Ahmaud Arbery trial: Travis McMichael details ‘life-or-death situation’
Travis McMichael took the stand as the first defense witness to tell his “side of the story” in the fatal Georgia shooting, crying at one point.
STAFF VIDEO, USA TODAY
BRUNSWICK, Ga. — The man seen on video fatally shooting Ahmaud Arbery acknowledged Thursday that Arbery did not threaten him during the chase and that he could’ve stopped following him before the fatal shooting.
Travis McMichael also told prosecutors that he did not tell police some of the details about the pursuit that he shared in court on Wednesday.
McMichael took the stand early Thursday for cross-examination after testifying for about three hours Wednesday during which he broke down while describing the final moments of his confrontation with Arbery on Feb. 23, 2020. He was the first witness for the defense and told the jury he wanted to share his “side of the story.”
On Thursday, lead prosecutor Linda Dunikoski pointed out several moments when McMichael could have stopped pursuing Arbery, and McMichael agreed but said he wanted to “watch” Arbery’s movements and find out what happened.
‘Chased down’ and killed: Trial over Arbery’s death reveals ‘painful’ similarity to case that launched BLM
McMichael told the jury there was a possibility Arbery was armed but agreed with Dunikoski that Arbery did not threaten him or brandish a weapon.
“I didn’t know if he was a threat or not,” McMichael said Thursday.
McMichael said he was later “under the impression” that Arbery could be a threat because he saw him “attacking” defendant William “Roddie” Bryan’s truck and Arbery ran toward him.
“All he’s done is run away from you,” Dunikoski said. “And you pulled out a shotgun and pointed it at him.”
Dunikoski also noted McMichael told investigators he could not remember if Arbery had grabbed his shotgun during the struggle.
“So you didn’t shoot him because he grabbed the barrel of your shotgun, you shot because he came around that corner and you were right there and you just pulled that trigger immediately?” Dunikoski asked.
“I was struck,” McMichael said. “We were face to face … and that’s when I shot.”
Prosecutors also pointed out several inconsistences in statements that McMichael initially gave police compared to what he told jurors the day before about the events leading up to the shooting.
Travis McMichael details his ‘side of the story’: Georgia man who fatally shot Ahmaud Arbery tells jury he was in a ‘life-or-death situation’
McMichael testified Wednesday that he told Arbery that police were on the way, which is what McMichael believes prompted Arbery to continue running from him. But Thursday, he acknowledged he did not include this detail in his original police statement. He also said he never told police he had intended to arrest Arbery or that he saw Arbery “attacking” defendant William “Roddie” Bryan’s truck.
Attorneys for McMichael and his dad, Gregory, have argued that the two men chased Arbery in their pickup truck because they wanted to detain him for police. They said they saw him running in their neighborhood and believed he was responsible for recent break-ins. Attorneys contend that Travis McMichael shot him in self-defense.
McMichael on Thursday said he “failed” to give fully accurate statements to police because the shooting was “the most traumatic event” of his life and at the time he was still covered in Arbery’s blood.

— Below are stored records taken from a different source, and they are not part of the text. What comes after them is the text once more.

Source: an optimization exercise on an open RTL-to-GDS flow (aim: small area). Production flows keep margins and buffers that such runs may drop. Where RTL was checked, it was by simulation tests only, not by an equivalence proof against the original. The RTL of run 1 was laid out without a check of its function. Power and IR drop assume default switching activity.

--- constraint.sdc ---
create_clock -name core_clock -period 20.0 [get_ports {clk_i}]
set_input_delay 4.0000 -clock core_clock [delete_from_list [all_inputs] [get_ports {clk_i}]]
set_output_delay 4.0000 -clock core_clock [all_outputs]
set_load 0.01 [all_outputs]
--- flow/run.sh ---
#!/bin/bash
# Standard ORFS layout; the ports get buf_1 buffers and CTS inserts no dummy loads.
set -euo pipefail
bash standard.sh \
  'BUFFER_PORTS_ARGS=-buffer_cell sky130_fd_sc_hd__buf_1' \
  'CTS_ARGS=-sink_clustering_enable -repair_clock_nets -dont_use_dummy_load -buf_list sky130_fd_sc_hd__clkbuf_8 -sink_clustering_size 20 -sink_clustering_max_diameter 60' \
  finish > flow_make.log 2>&1
--- config.mk ---
export PLATFORM = sky130hd
export DESIGN_NAME = cond_alu_shift_mult_branch_execute_unit
export DESIGN_NICKNAME = cond_alu_shift_mult_branch_execute_unit
export VERILOG_FILES = /design/flow/design.v
export SDC_FILE = /design/flow/constraint.sdc
export NUM_CORES = 4
export LEC_CHECK = 0
export CAP_MARGIN = 20
export CORE_MARGIN = 2
export CORE_UTILIZATION = 70
export SLEW_MARGIN = 20
--- standard.sh ---
#!/bin/bash
# synth_recipe.tcl (not shown) runs the flow's synth.tcl, then flattens the netlist and writes it again
# the make line also repeats each setting of config.mk as NAME=value (left out here)
make -C /OpenROAD-flow-scripts/flow DESIGN_CONFIG=/design/flow/config.mk WORK_HOME=/design/flow/orfs CLKGATE_MAP_FILE= SYNTH_SCRIPT=/design/flow/synth_recipe.tcl "${@:-finish}"
--- design.v ---
package caseu_pkg;
  localparam int unsigned DataW = 32;
  localparam int unsigned NumRegs = 16;
  localparam int unsigned RegAddrW = 4;
  localparam logic [RegAddrW-1:0] REG_LR = 4'd14;
  localparam logic [RegAddrW-1:0] REG_PC = 4'd15;
  typedef enum logic [1:0] {
    FUNC_DP  = 2'd0,
    FUNC_MUL = 2'd1,
    FUNC_BR  = 2'd2,
    FUNC_LDR = 2'd3
  } func_e;
  typedef enum logic [3:0] {
    OP_AND = 4'd0,
    OP_EOR = 4'd1,
    OP_SUB = 4'd2,
    OP_RSB = 4'd3,
    OP_ADD = 4'd4,
    OP_TST = 4'd8,
    OP_TEQ = 4'd9,
    OP_CMP = 4'd10,
    OP_ORR = 4'd12,
    OP_MOV = 4'd13
  } opcode_e;
  typedef enum logic [1:0] {
    SH_LSL = 2'd0,
    SH_LSR = 2'd1,
    SH_ASR = 2'd2,
    SH_ROR = 2'd3
  } shift_e;
  typedef enum logic [3:0] {
    COND_EQ = 4'd0,
    COND_NE = 4'd1,
    COND_CS = 4'd2,
    COND_CC = 4'd3,
    COND_MI = 4'd4,
    COND_PL = 4'd5,
    COND_VS = 4'd6,
    COND_VC = 4'd7,
    COND_HI = 4'd8,
    COND_LS = 4'd9,
    COND_GE = 4'd10,
    COND_LT = 4'd11,
    COND_GT = 4'd12,
    COND_LE = 4'd13,
    COND_AL = 4'd14,
    COND_NV = 4'd15
  } cond_e;
  typedef struct packed {
    logic [1:0]          func;
    logic [3:0]          cond;
    logic [3:0]          opcode;
    logic                imm_operand;
    logic                set_flags;
    logic [RegAddrW-1:0] reg_n;
    logic [RegAddrW-1:0] reg_d;
    logic [11:0]         operand2;
    logic                accumulate_or_link;
    logic [23:0]         branch_offset;
    logic [DataW-1:0]    load_value;
  } req_t;
  typedef struct packed {
    logic                executed;
    logic                wrote_register;
    logic [RegAddrW-1:0] dest_reg;
    logic [DataW-1:0]    result;
    logic                flag_n;
    logic                flag_z;
    logic                flag_c;
    logic                flag_v;
    logic                flush;
  } rsp_t;
  typedef struct packed {
    logic                en;
    logic [RegAddrW-1:0] addr;
    logic [DataW-1:0]    data;
    logic                link_en;
    logic [DataW-1:0]    link_data;
  } wr_t;
  function automatic logic cond_pass(input logic [3:0] c, input logic [3:0] f);
    logic n;
    logic z;
    logic cf;
    logic v;
    logic pass;
    n  = f[3];
    z  = f[2];
    cf = f[1];
    v  = f[0];
    case (c)
      4'd0: pass = z;
      4'd1: pass = !z;
      4'd2: pass = cf;
      4'd3: pass = !cf;
      4'd4: pass = n;
      4'd5: pass = !n;
      4'd6: pass = v;
      4'd7: pass = !v;
      4'd8: pass = cf && !z;
      4'd9: pass = !cf || z;
      4'd10: pass = (n == v);
      4'd11: pass = (n != v);
      4'd12: pass = !z && (n == v);
      4'd13: pass = z || (n != v);
      4'd14: pass = 1'b1;
      default: pass = 1'b0;
    endcase
    cond_pass = pass;
  endfunction
endpackage
module cond_alu_shift_mult_branch_execute_unit (
  input  logic        clk_i,
  input  logic        rst_ni,
  input  logic        exe_valid_i,
  output logic        exe_ready_o,
  input  logic [1:0]  exe_func_i,
  input  logic [3:0]  exe_cond_i,
  input  logic [3:0]  exe_opcode_i,
  input  logic        exe_imm_operand_i,
  input  logic        exe_set_flags_i,
  input  logic [3:0]  exe_reg_n_i,
  input  logic [3:0]  exe_reg_d_i,
  input  logic [11:0] exe_operand2_i,
  input  logic        exe_accumulate_or_link_i,
  input  logic [23:0] exe_branch_offset_i,
  input  logic [31:0] exe_load_value_i,
  output logic        res_valid_o,
  input  logic        res_ready_i,
  output logic        res_executed_o,
  output logic        res_wrote_register_o,
  output logic [3:0]  res_dest_reg_o,
  output logic [31:0] res_result_o,
  output logic        res_flag_n_o,
  output logic        res_flag_z_o,
  output logic        res_flag_c_o,
  output logic        res_flag_v_o,
  output logic        res_flush_o
);
  localparam logic [1:0] PH_IDLE = 2'd0;
  localparam logic [1:0] PH_PRE  = 2'd1;
  localparam logic [1:0] PH_ALU  = 2'd2;
  logic [4:0]  c_q;
  logic [1:0]  ph_q;
  logic        clr_q;
  logic        rv_q;
  logic [3:0]  fl_q;       
  logic        last;
  logic        in_pre;
  logic        in_alu;
  assign last   = (c_q == 5'd31);
  assign in_pre = (ph_q == PH_PRE);
  assign in_alu = (ph_q == PH_ALU);
  logic [3:0]  op;
  logic [11:0] o2;
  logic        is_dp, is_mul, is_br, is_ld;
  logic        dp_ok, dp_wr, logic_op, pass, exec, wr_main, need_pre;
  logic [3:0]  target;
  assign op     = exe_opcode_i;
  assign o2     = exe_operand2_i;
  assign is_dp  = (exe_func_i == 2'd0);
  assign is_mul = (exe_func_i == 2'd1);
  assign is_br  = (exe_func_i == 2'd2);
  assign is_ld  = (exe_func_i == 2'd3);
  always_comb begin
    dp_ok    = 1'b1;
    dp_wr    = 1'b1;
    logic_op = 1'b0;
    case (op)
      4'd0, 4'd1, 4'd12, 4'd13: logic_op = 1'b1;
      4'd2, 4'd3, 4'd4:         ;
      4'd8, 4'd9: begin
        logic_op = 1'b1;
        dp_wr    = 1'b0;
      end
      4'd10: dp_wr = 1'b0;
      default: begin
        dp_ok = 1'b0;
        dp_wr = 1'b0;
      end
    endcase
  end
  assign pass     = caseu_pkg::cond_pass(exe_cond_i, fl_q);
  assign exec     = pass && (!is_dp || dp_ok);
  assign wr_main  = exec && (!is_dp || dp_wr);
  assign need_pre = exec && (is_dp || is_mul || (is_br && exe_accumulate_or_link_i));
  assign target   = is_br ? 4'd15 : exe_reg_d_i;
  logic go;
  assign go          = exe_valid_i && (!rv_q || res_ready_i);
  assign exe_ready_o = in_alu && last;
  always_ff @(posedge clk_i or negedge rst_ni) begin
    if (!rst_ni) begin
      c_q   <= 5'd0;
      ph_q  <= PH_IDLE;
      clr_q <= 1'b1;
      rv_q  <= 1'b0;
    end else begin
      c_q <= c_q + 5'd1;
      if (last) begin
        clr_q <= 1'b0;
        case (ph_q)
          PH_IDLE: if (go) ph_q <= need_pre ? PH_PRE : PH_ALU;
          PH_PRE:  ph_q <= PH_ALU;
          default: ph_q <= PH_IDLE;
        endcase
      end
      if (exe_ready_o && exe_valid_i) rv_q <= 1'b1;
      else if (res_ready_i)           rv_q <= 1'b0;
    end
  end
  logic [15:0][31:0] rf_q;
  logic [15:0]       head;
  logic [15:0]       rin;
  logic [15:0]       we;
  logic              wd;
  logic [3:0]        ax;
  logic              xh, yh;
  always_comb begin
    for (int i = 0; i < 16; i++) head[i] = rf_q[i][0];
  end
  assign ax = is_br ? 4'd15 : (in_pre ? o2[3:0] : exe_reg_n_i);
  assign xh = head[ax];
  assign yh = head[o2[11:8]];
  always_comb begin
    for (int i = 0; i < 16; i++) rin[i] = !clr_q && (we[i] ? wd : head[i]);
  end
  always_ff @(posedge clk_i) begin
    for (int i = 0; i < 16; i++) rf_q[i] <= {rin[i], rf_q[i][31:1]};
  end
  logic [7:0]  kreg_q;
  logic        sign_q;
  logic [7:0]  k8;
  logic [1:0]  ty;
  logic [4:0]  k5;
  logic        kz, big, eq32;
  logic [4:0]  tap;
  logic [31:0] p_q;
  logic        rot;
  logic        lo_ok;    
  logic        hi_ok;    
  logic        bsh;
  logic [8:0] m_q;
  assign kreg_q = m_q[7:0];
  assign sign_q = m_q[8];
  always_comb begin
    if (exe_imm_operand_i) begin
      k8 = {3'd0, o2[11:8], 1'b0};
      ty = 2'd3;
    end else begin
      k8 = o2[4] ? kreg_q : {3'd0, o2[11:7]};
      ty = o2[6:5];
    end
  end
  assign k5    = k8[4:0];
  assign kz    = (k8 == 8'd0);
  assign big   = (k8[7:5] != 3'd0);
  assign eq32  = (k8 == 8'd32);
  assign tap   = (ty == 2'd0) ? (5'd0 - k5) : k5;
  assign rot   = p_q[tap];
  assign lo_ok = (c_q >= k5);
  assign hi_ok = (c_q <= ~k5);
  always_comb begin
    case (ty)
      2'd0:    bsh = rot & lo_ok & !big;
      2'd1:    bsh = rot & hi_ok & !big;
      2'd2:    bsh = (hi_ok && !big) ? rot : sign_q;
      default: bsh = rot;
    endcase
  end
  logic [31:0] r_q;
  logic        r_we;
  logic [4:0]  r_idx;
  logic        r_din;
  logic        rbit;
  assign r_we  = in_alu || (in_pre && is_mul);
  assign r_idx = in_alu ? ~c_q : c_q;
  assign r_din = in_alu ? (exec && rbit) : xh;
  always_ff @(posedge clk_i) begin
    for (int s = 0; s < 32; s++) begin
      if (r_we && r_idx == s) r_q[s] <= r_din;
    end
  end
  logic        bm, lm, om, im;
  logic [31:0] offx;
  logic [31:0] ab;
  logic [32:0] psum;
  logic        ptop;
  assign offx   = {{6{exe_branch_offset_i[23]}}, exe_branch_offset_i, 2'b00};
  assign bm     = in_alu && is_mul && yh;
  assign lm     = in_alu && is_ld && (c_q == 5'd0);
  assign om     = in_alu && is_br && (c_q == 5'd0);
  assign im     = in_pre && is_dp && exe_imm_operand_i && (c_q == 5'd0);
  assign ab     = (r_q & {32{bm}}) | (exe_load_value_i & {32{lm}}) | (offx & {32{om}})
                | ({24'd0, o2[7:0]} & {32{im}});
  logic [32:0] pc;
  assign pc[0] = 1'b0;
  for (genvar k = 0; k < 32; k++) begin : g_padd
    assign psum[k]  = p_q[k] ^ ab[k] ^ pc[k];
    assign pc[k+1]  = (p_q[k] & ab[k]) | (pc[k] & (p_q[k] ^ ab[k]));
  end
  assign psum[32] = pc[32];
  always_comb begin
    ptop = 1'b0;
    if (in_pre && is_dp)  ptop = exe_imm_operand_i ? psum[0] : xh;
    if (in_alu && is_dp)  ptop = psum[0];
    if (in_alu && is_mul) ptop = psum[32];
  end
  always_ff @(posedge clk_i) begin
    p_q <= {ptop, psum[31:1]};
  end
  logic        a, b, inva, invb, cin, x, y, s, co;
  logic        cy_q, zf_q;
  logic        arith;
  always_comb begin
    a = xh;
    b = bsh;
    if (in_pre) begin
      b = (c_q[4:1] != 4'd0);                        
    end else begin
      case (exe_func_i)
        2'd1: begin
          a = exe_accumulate_or_link_i && xh;
          b = psum[0];
        end
        2'd2, 2'd3: b = psum[0];
        default:    b = bsh;
      endcase
    end
  end
  assign arith = !(is_dp && logic_op) || in_pre;
  assign inva  = is_dp && (op == 4'd3) && !in_pre;
  assign invb  = is_dp && (op == 4'd2 || op == 4'd10) && !in_pre;
  assign cin   = (c_q == 5'd0) ? (inva || invb) : cy_q;
  assign x     = a ^ inva;
  assign y     = b ^ invb;
  assign s     = x ^ y ^ cin;
  assign co    = (x && y) || (x && cin) || (y && cin);
  always_comb begin
    rbit = s;
    if (is_ld) rbit = b;
    else if (is_dp) begin
      case (op)
        4'd0, 4'd8: rbit = a & b;
        4'd1, 4'd9: rbit = a ^ b;
        4'd12:      rbit = a | b;
        4'd13:      rbit = b;
        default:    rbit = s;
      endcase
    end
  end
  logic shc0, shc;
  assign shc0 = kz ? fl_q[1] : ((!big || eq32) && rot);
  always_comb begin
    if (kz || ty == 2'd0)           shc = cy_q;
    else if (ty == 2'd2 && big)     shc = sign_q;
    else if (ty == 2'd1 && big && !eq32) shc = 1'b0;
    else                            shc = rot;
  end
  always_ff @(posedge clk_i) begin
    if (arith)              cy_q <= co;
    else if (c_q == 5'd0)   cy_q <= shc0;
    zf_q <= ((c_q == 5'd0) || zf_q) && !rbit;
  end
  always_comb begin
    we = '0;
    wd = in_pre ? s : rbit;
    if (in_alu && wr_main) we[target] = 1'b1;
    if (in_pre && is_br)   we[14]     = 1'b1;
  end
  logic       accept;
  logic       ex_q, wr_q;
  logic [3:0] dst_q;
  assign ex_q  = m_q[5];
  assign wr_q  = m_q[4];
  assign dst_q = m_q[3:0];
  assign accept = exe_ready_o && exe_valid_i;
  always_ff @(posedge clk_i or negedge rst_ni) begin
    if (!rst_ni) begin
      fl_q <= 4'd0;
    end else if (accept && exec && exe_set_flags_i && !is_br && !is_ld) begin
      fl_q[3] <= rbit;
      fl_q[2] <= zf_q && !rbit;
      if (is_dp) fl_q[1] <= logic_op ? shc : co;
    end
  end
  always_ff @(posedge clk_i) begin
    if (in_pre && c_q[4:3] == 2'd0) m_q[7:0] <= {yh, m_q[7:1]};
    else if (accept)                m_q[5:0] <= {exec, wr_main, wr_main ? target : 4'd0};
    if (in_pre && last)             m_q[8]   <= xh;
  end
  assign res_valid_o          = rv_q;
  assign res_executed_o       = ex_q;
  assign res_wrote_register_o = wr_q;
  assign res_dest_reg_o       = dst_q;
  assign res_flag_n_o         = fl_q[3];
  assign res_flag_z_o         = fl_q[2];
  assign res_flag_c_o         = fl_q[1];
  assign res_flag_v_o         = fl_q[0];
  assign res_flush_o          = wr_q && (dst_q == 4'd15);
  always_comb begin
    for (int i = 0; i < 32; i++) res_result_o[i] = r_q[31 - i];
  end
endmodule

“Seeing how I was talking, I was under stress, nervous, scared,” he said as he looked at a transcript of his statements to police Thursday.
When asked if he thought he was going to jail during the interview because he had killed someone, McMichael said no.
McMichael repeatedly told jurors that he had probable cause to believe Arbery was a burglar because he saw him on neighbor Larry English’s property days before the shooting. English had previously alerted neighbors that people had been entering his home under construction. On Feb. 11, McMichael said Arbery appeared to reach into his pants, leading him to believe he was armed.
McMichael said he believed Arbery may have broken in the day of the shooting.
“That was the person I assumed that was committing the crime,” he said Thursday. “The probable cause was him.”
‘Hot spots of division’: Rittenhouse case, Arbery death trial reflect deepening political and racial divides
He agreed with Dunikoski that he didn’t know who had stolen items from English’s property.
“But I had a probability,” he said.
One witness, Brook Perez, also told jurors English had called her husband multiple times about people entering his unsecured construction site. Perez recalled she seeing Travis and Greg McMichael outside English’s home on Feb. 11 and seeing Travis covered in blood and pacing on the day of the shooting.
Jurors also heard from six Satilla Shores residents who testified about crime in the neighborhood and Facebook pages they used to share information about it, supporting the defense’s argument that the neighborhood was “on edge” prior to Arbery’s shooting.
Meanwhile outside the courthouse on Thursday, a large group of Black pastors rallied to support Arbery’s family.
Kevin Gough, who represents Bryan, has repeatedly taken issue with the presence of high profile pastors in the courtroom, including the Revs. Al Sharpton and Jesse Jackson.
Jackson clasped both Marcus Arbery’s and Wanda Cooper Jones’ hands as prosecutors again played cellphone video of their son being fatally shot.